I'd imagine it does. An acquaintance of mine married to a guy in the military said the divorce rate there is 70%. Her husband was offered a good for his career position in some boot camp and she was wondering whether to go if they want to stay married... It must not be easy to switch gears coming home after barking orders all day even if you're a decent guy. Then again, I don't quite understand how any decent guy would make a career out of barking orders, but that's just my (unpopular, I know) opinion.
domestic violence is 50/50. which is amazing the county did a 180 reverse on its training of social workers on this subject orginally women were the good guys.
why did it never feel like that.
I agree one black eye is enough, but only he knows when he had enough. The co-dependent syndrome works with either sex. If he's not seeking a resolve. Why are you? People with problems still tend to be together long after you had enough of him telling you. Back away and don't let him use you as a sounding board, unless he really wants help.
Excellent advice, AR. I would just like to add - one of the hallmarks of one type of bipolar disorder is physical rage. You would be shocked to find out how many women attack their H and children when they go into a rage. So don't be so quick to judge what this man may be dealing with. He may love his wife very much but be fully aware that part of her disorder includes getting physical when she is angry. Of course, I am not excusing it! However, many mental illnesses go undiagnosed and indeed, BP is one that family members often do not recognize - or they enable by making excuses - i.e. "mother just has a trigger temper" or "don't get mother riled up - no telling what she will do."
Let me emphasize - all people diagnosed w/ BP do not necessarily get physical or have rages . . . but for those who do . . . unless they get treatment (meds and therapy) to learn to manage their anger, families can suffer.
In any case, don't be so quick to judge what is going on in someone's home. This man may be dealing w/ a very complicated situation. One of the reasons he doesn't leave may be b/c of his children and concern for their longterm safety (and if he is in the military - he is in no position to get full custody of his children b/c of deployment issues).
You never know what other people are dealing with.
I`m having a hard time with trying to separate these issues. Having a job in the military, where you are barking orders all day, from his wife doubling up her fist, and hitting him in the eye, hard enough to black it?
That shouldn`t have anything to do with your wife popping you in the face, and then laughs about it.

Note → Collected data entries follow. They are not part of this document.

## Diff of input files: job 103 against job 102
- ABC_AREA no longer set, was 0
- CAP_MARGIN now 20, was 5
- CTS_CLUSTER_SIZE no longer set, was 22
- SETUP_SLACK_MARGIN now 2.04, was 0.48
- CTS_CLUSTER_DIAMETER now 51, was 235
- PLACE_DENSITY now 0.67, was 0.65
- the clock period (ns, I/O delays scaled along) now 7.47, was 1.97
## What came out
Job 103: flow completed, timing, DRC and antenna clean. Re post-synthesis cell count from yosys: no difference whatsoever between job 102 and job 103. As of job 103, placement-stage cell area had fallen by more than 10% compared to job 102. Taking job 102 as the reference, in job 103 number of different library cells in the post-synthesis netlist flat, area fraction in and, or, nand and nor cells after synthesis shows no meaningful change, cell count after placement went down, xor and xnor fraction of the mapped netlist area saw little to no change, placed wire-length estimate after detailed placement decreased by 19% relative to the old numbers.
## Viterbi
module Viterbi(Dx, Rx, oen, rxrdy, clock, seqrdy,reset
    );
Size in the first run: ~2000 cells after synthesis, roughly 8 I/O pins.
clock: 2.48 ns
lec_check: 0
abc_area: 1
cap_margin: 20
core_aspect_ratio: 0.5
core_margin: 2
core_utilization: 72
cts_cluster_diameter: 375
cts_cluster_size: 95
place_density: 0.39
setup_slack_margin: 0.53
slew_margin: 20
run.sh (not shown) runs the stock make flow with config.mk's settings and CLKGATE_MAP_FILE=.
The baseline aborted during 4_1_cts.
Edit:
==> flow/config.mk (replaced) <==
export PLATFORM = sky130hd
export DESIGN_NAME = Viterbi
export DESIGN_NICKNAME = Viterbi
export VERILOG_FILES = /design/flow/design.v
export SDC_FILE = /design/flow/constraint.sdc
export NUM_CORES = 4
export LEC_CHECK = 0
export CAP_MARGIN = 20
export CORE_MARGIN = 2
export CORE_UTILIZATION = 52
export SLEW_MARGIN = 20
==> flow/constraint.sdc (replaced) <==
create_clock -name core_clock -period 3.79 [get_ports {clock}]
set_input_delay 0.7580 -clock core_clock [delete_from_list [all_inputs] [get_ports {clock}]]
set_output_delay 0.7580 -clock core_clock [all_outputs]
set_load 0.01 [all_outputs]
This time the run finished but fails on setup timing; die area climbs by about 40%; synthesized area increases by 3.5%; synthesized cell count falls by 19%.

when she would attack me (and she gave me a black eye once too), I would defend myself. "Love" didn't enter into it...I was going to do what I had to, to keep MYSELF safe. You cannot let emotion factor into self-protection.
I never called the law on her...but she did on me. They never did anything to me, after finding out the situation. I never left marks on her, I merely restrained her until she stopped trying to use violence against me.
We're no longer together, I filed for divorce, but it got hung up in court...because she did not show up for the hearing. Technically, we're still married, but I have NO idea where she is.
I think he really really needs to get the kids and himself out of there before she really hurts him or the kids or worse he finally has had enough and instinks kick in and she gets laid out. but from my understanding is that most men don't feel very manly or even are embarassed that there spouse gets violent on them and they are left with "war wounds".
for the sake of the kids and himself I think he needs to get his wife a psych exam so that if there is a psychological disorder she can get it under control and try to save her family. The best of luck to your friend.
He needs to get out of there! Both for his and her safety. There will probably come a day when she hits him and his natural reaction will be to fight back. And assuming that he is bigger and stonger than his wife, it will probably not work out so well for her (and he'll end up in prison).
If he files a police report that he was abused by a women he will have a VERY difficult timr reentering the military. Thats just the way it is. If he goes back into the military and seeks counseling for marital problems, it is HIGHLY unlikely that he will ever get a promotion. Thats just the way it is.